Maximum likelihood estimation (MLE) is a method for estimating the parameters of a probability distribution by finding the parameter values that make the observed data most probable. In signal processing, MLE is the go-to framework for extracting unknown quantities from noisy observations, whether you're estimating a carrier frequency, detecting a radar pulse, or classifying a modulation scheme.
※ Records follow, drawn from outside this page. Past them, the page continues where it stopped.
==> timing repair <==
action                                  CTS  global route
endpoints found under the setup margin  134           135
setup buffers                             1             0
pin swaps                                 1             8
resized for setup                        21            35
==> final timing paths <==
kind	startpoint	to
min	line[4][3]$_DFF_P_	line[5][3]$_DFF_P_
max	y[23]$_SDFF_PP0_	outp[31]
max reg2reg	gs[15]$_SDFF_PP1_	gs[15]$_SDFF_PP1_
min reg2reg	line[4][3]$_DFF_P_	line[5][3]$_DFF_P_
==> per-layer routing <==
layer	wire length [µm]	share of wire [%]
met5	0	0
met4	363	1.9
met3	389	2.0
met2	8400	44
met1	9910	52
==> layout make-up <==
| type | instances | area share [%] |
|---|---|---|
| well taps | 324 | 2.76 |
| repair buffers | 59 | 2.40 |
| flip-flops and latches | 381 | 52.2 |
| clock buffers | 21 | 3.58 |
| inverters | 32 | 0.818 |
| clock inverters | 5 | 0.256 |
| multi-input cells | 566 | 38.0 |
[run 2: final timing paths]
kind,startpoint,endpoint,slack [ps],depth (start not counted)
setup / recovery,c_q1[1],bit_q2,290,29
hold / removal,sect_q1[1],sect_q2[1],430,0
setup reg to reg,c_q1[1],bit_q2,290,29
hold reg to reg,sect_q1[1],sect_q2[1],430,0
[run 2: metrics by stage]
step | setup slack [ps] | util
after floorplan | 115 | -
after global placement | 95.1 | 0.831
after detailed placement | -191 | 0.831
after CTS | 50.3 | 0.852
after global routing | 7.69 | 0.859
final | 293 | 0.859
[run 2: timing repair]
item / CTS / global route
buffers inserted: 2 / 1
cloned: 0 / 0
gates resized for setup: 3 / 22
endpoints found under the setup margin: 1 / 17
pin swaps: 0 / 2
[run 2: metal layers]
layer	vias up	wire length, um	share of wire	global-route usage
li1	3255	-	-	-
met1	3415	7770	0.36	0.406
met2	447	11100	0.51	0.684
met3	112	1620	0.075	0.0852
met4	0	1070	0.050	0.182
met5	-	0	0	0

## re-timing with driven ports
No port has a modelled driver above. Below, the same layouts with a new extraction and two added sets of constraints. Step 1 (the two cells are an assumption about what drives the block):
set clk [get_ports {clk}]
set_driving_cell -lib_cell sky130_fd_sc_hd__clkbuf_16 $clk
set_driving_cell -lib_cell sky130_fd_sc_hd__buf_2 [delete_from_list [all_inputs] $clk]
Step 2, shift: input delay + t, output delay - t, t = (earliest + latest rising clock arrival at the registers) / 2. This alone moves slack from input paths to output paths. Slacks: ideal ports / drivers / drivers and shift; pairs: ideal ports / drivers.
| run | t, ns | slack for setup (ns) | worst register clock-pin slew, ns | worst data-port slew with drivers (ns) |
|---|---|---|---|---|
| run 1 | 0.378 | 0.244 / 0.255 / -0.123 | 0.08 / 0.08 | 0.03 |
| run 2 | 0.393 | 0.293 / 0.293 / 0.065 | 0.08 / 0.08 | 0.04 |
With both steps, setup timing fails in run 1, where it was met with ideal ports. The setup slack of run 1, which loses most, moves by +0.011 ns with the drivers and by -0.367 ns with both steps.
Background: an optimization exercise with open tools, aiming at small area, a short achievable clock period and few clock cycles per item. Do not read the settings as production practice. Where RTL was checked, it was by simulation tests only, not by an equivalence proof against the original. For run 2, only the layout was checked, not whether the RTL still works.

## flow/design.v (module list and top-level ports; edited modules follow where they fit)
// module pe_requant: 1203 lines
// module pe_requant_fa: 10 lines
// module pe_requant_ha: 9 lines
module pe_requant #(
    parameter int ACC_W  = 32,
    parameter int MULT_W = 16,
    parameter int CNT_W  = 16
) (
    input  logic              clk,
    input  logic              rst_n,
    input  logic              in_valid,
    output logic              in_ready,
    input  logic [ACC_W-1:0]  in_acc,
    input  logic [ACC_W-1:0]  in_bias,
    input  logic              in_last,
    output logic              out_valid,
    input  logic              out_ready,
    output logic [7:0]        out_data,
    output logic              out_last,
    input  logic              cfg_we,
    input  logic [MULT_W-1:0] cfg_mult,
    input  logic [4:0]        cfg_shift,
    input  logic [7:0]        cfg_zp,
    output logic              busy,
    output logic [CNT_W-1:0]  out_count
);
  // ...
==> flow/flow/run.sh <==
#!/bin/bash
# Standard layout, with plain buffers (not delay buffers) on the ports, a clock
# tree without dummy loads, and timing repair aimed at a larger setup margin.
export BUFFER_PORTS_ARGS="-buffer_cell sky130_fd_sc_hd__buf_1"
export CTS_ARGS="-sink_clustering_enable -repair_clock_nets -dont_use_dummy_load -sink_clustering_size 24 -sink_clustering_max_diameter 90 -buf_list {sky130_fd_sc_hd__clkbuf_8 sky130_fd_sc_hd__clkbuf_16}"
sed 's/SETUP_SLACK_MARGIN=[0-9.]*/SETUP_SLACK_MARGIN=5.2/' standard.sh > standard_margin.sh
bash standard_margin.sh > standard.log 2>&1
==> flow/standard.sh <==
#!/bin/bash
# synth_recipe.tcl (not shown) runs the flow's synth.tcl, then flattens the netlist and writes it again
# the make line also repeats each setting of config.mk as NAME=value (left out here)
make -C /OpenROAD-flow-scripts/flow DESIGN_CONFIG=/design/flow/config.mk WORK_HOME=/design/flow/orfs CLKGATE_MAP_FILE= SYNTH_SCRIPT=/design/flow/synth_recipe.tcl "${@:-finish}"
==> flow/config.mk <==
export PLATFORM = sky130hd
export DESIGN_NAME = pe_requant
export DESIGN_NICKNAME = pe_requant
export VERILOG_FILES = /design/flow/design.v
export SDC_FILE = /design/flow/constraint.sdc
export NUM_CORES = 4
export LEC_CHECK = 0
export ABC_CLOCK_PERIOD_IN_PS = 4400
export CAP_MARGIN = 20
export CORE_MARGIN = 2
export CORE_UTILIZATION = 55
export CTS_BUF_LIST = sky130_fd_sc_hd__clkbuf_4 sky130_fd_sc_hd__clkbuf_8
export CTS_CLUSTER_SIZE = 30
export SETUP_SLACK_MARGIN = 5.0
export SLEW_MARGIN = 20
export SYNTH_HIERARCHICAL = 1
export SYNTH_MINIMUM_KEEP_SIZE = 0
==> flow/constraint.sdc <==
create_clock -name core_clock -period 9.0 [get_ports {clk}]
set_input_delay 1.8000 -clock core_clock [delete_from_list [all_inputs] [get_ports {clk}]]
set_output_delay 1.8000 -clock core_clock [all_outputs]
set_load 0.01 [all_outputs]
The core idea: given a parametric model for your data, construct a function that scores how "likely" each candidate parameter value is, then pick the value that scores highest.

Definition

Given observed data $\mathbf{x} = [x_1, x_2, \dots, x_N]$ and a parametric family of distributions $p(\mathbf{x};\boldsymbol{\theta})$ , the MLE is defined as:

$\hat{\boldsymbol{\theta}}_{\text{ML}} = \arg\max_{\boldsymbol{\theta}} \; p(\mathbf{x};\boldsymbol{\theta})$

The function $L(\boldsymbol{\theta}) = p(\mathbf{x};\boldsymbol{\theta})$ , viewed as a function of $\boldsymbol{\theta}$ with $\mathbf{x}$ fixed, is the likelihood function. Note the subtle but important shift: the density is the same mathematical expression, but now the data are fixed and the parameters vary.

Principles

MLE rests on a straightforward principle: the parameter value that would have generated the observed data with highest probability is the best estimate. To carry this out:

Write down the joint density (or mass function) of the data given the parameters.
Treat that expression as a function of the parameters alone.
Find the parameters that maximize it.

In practice, you almost always work with the log-likelihood instead (covered below), because products turn into sums and the calculus becomes much cleaner.

Assumptions

The observations are independently and identically distributed (i.i.d.) according to the assumed model. This lets you write the joint likelihood as a product of marginals.
The parametric form of the distribution is known; only the parameter values are unknown.
The model is correctly specified, meaning the true data-generating process actually belongs to the assumed family. When this assumption breaks, MLE can still work reasonably well, but its optimality guarantees weaken.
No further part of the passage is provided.